Es imposible comprender el nacimiento, evolución, y consolidación del cine del siglo XX, sin acercarse a una de sus principales figuras: Charles Chaplin, el primer genio de la historia del cine, junto a D.W. Griffith, Buster Keaton, o Murnau. Todos ellos fueron los responsables de que aquel diabólico invento de los hermanos Lumiére, la fotografía en movimiento, se consolidara como la nueva y masiva industria de entretenimiento, y se convirtiera en un nuevo arte.

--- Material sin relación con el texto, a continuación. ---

### config.mk
export PLATFORM = sky130hd
export DESIGN_NAME = si_prefix_number_parser
export DESIGN_NICKNAME = d
export VERILOG_FILES = /design/src/design/spnp_pkg.sv /design/src/design/spnp_front.sv /design/src/design/spnp_queue.sv /design/src/design/spnp_back.sv /design/src/design/si_prefix_number_parser.sv
export SDC_FILE = /design/constraint.sdc
export NUM_CORES = 2
export LEC_CHECK = 0
export ABC_CLOCK_PERIOD_IN_PS = 6800
export BUFFER_PORTS_ARGS = -buffer_cell sky130_fd_sc_hd__buf_4
export CORE_ASPECT_RATIO = 1.75
export CORE_MARGIN = 4
export CORE_UTILIZATION = 58
export CTS_CLUSTER_DIAMETER = 80
export DETAILED_ROUTE_END_ITERATION = 10
export GPL_TIMING_DRIVEN = 0
export PLACE_DENSITY = 0.75
export RECOVER_POWER = 100
export SYNTH_ARGS = -nofsm -noshare
export SYNTH_HDL_FRONTEND = slang
export SYNTH_SLANG_ARGS = --single-unit
### constraint.sdc
create_clock -name clock -period 6.8 [get_ports clock]
set_input_delay 0.34 -clock clock [delete_from_list [all_inputs] [get_ports clock]]
set_output_delay 0.34 -clock clock [all_outputs]
set_load 0.005 [all_outputs]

Charles Spencer Chaplin nació en Inglaterra en 1889, dentro de una familia de actores de vodevil que, pronto, acabaron sumidos en la pobreza. La salvación de Chaplin llegó también con el teatro, con el que llegó a hacerse bastante famoso. Fue en una gira por Estados Unidos iniciada en 1910, cuando Hollywood, ávido y necesitado de nuevos talentos, llamó a su puerta. Entre 1913 y 1922 intervino en 73 cortometrajes (el formato normal de la comedia en aquellos años, entre diez y treinta minutos), la práctica totalidad de los cuales dirigió desde 1914. En 1921 era ya la más grande estrella del cine, conocido en todo el mundo gracias al personaje que interpretaba en sus filmes, el famosísimo vagabundo, con su pequeño bombín, su chaleco estrecho, sus zapatos enormes, su ligero bastón de bambú, y el gracioso bigotito que separaba a Chaplin de su vagabundo, conocido en Europa como Charlot. Fue cuanto menos, curioso: Chaplin, que se había criado en la pobreza, se hizo millonario interpretando a un vagabundo. En 1921 realizó su primer largometraje, y su primera obra maestra: El chico (The kid), a la que seguirían Una mujer de París (A woman of Paris, 1923), su primer drama; La quimera del oro (The golden rush, 1925), el film por el que siempre dijo que quería ser recordado, y la divertida El circo (The circus). Ésta última fue realizada en 1928, en los albores del cine sonoro, nacido un año antes con El cantante de jazz, y que supuso una revolución total en el cine. Pero Chaplin no creía en el sonoro, consideraba que rompía la esencia misma del cine (en parte, llevaba razón), y aún realizó dos películas mudas más, acaso sus dos mejores películas: Luces de la ciudad (City lights, 1931), y Tiempos modernos (Modern times, 1936).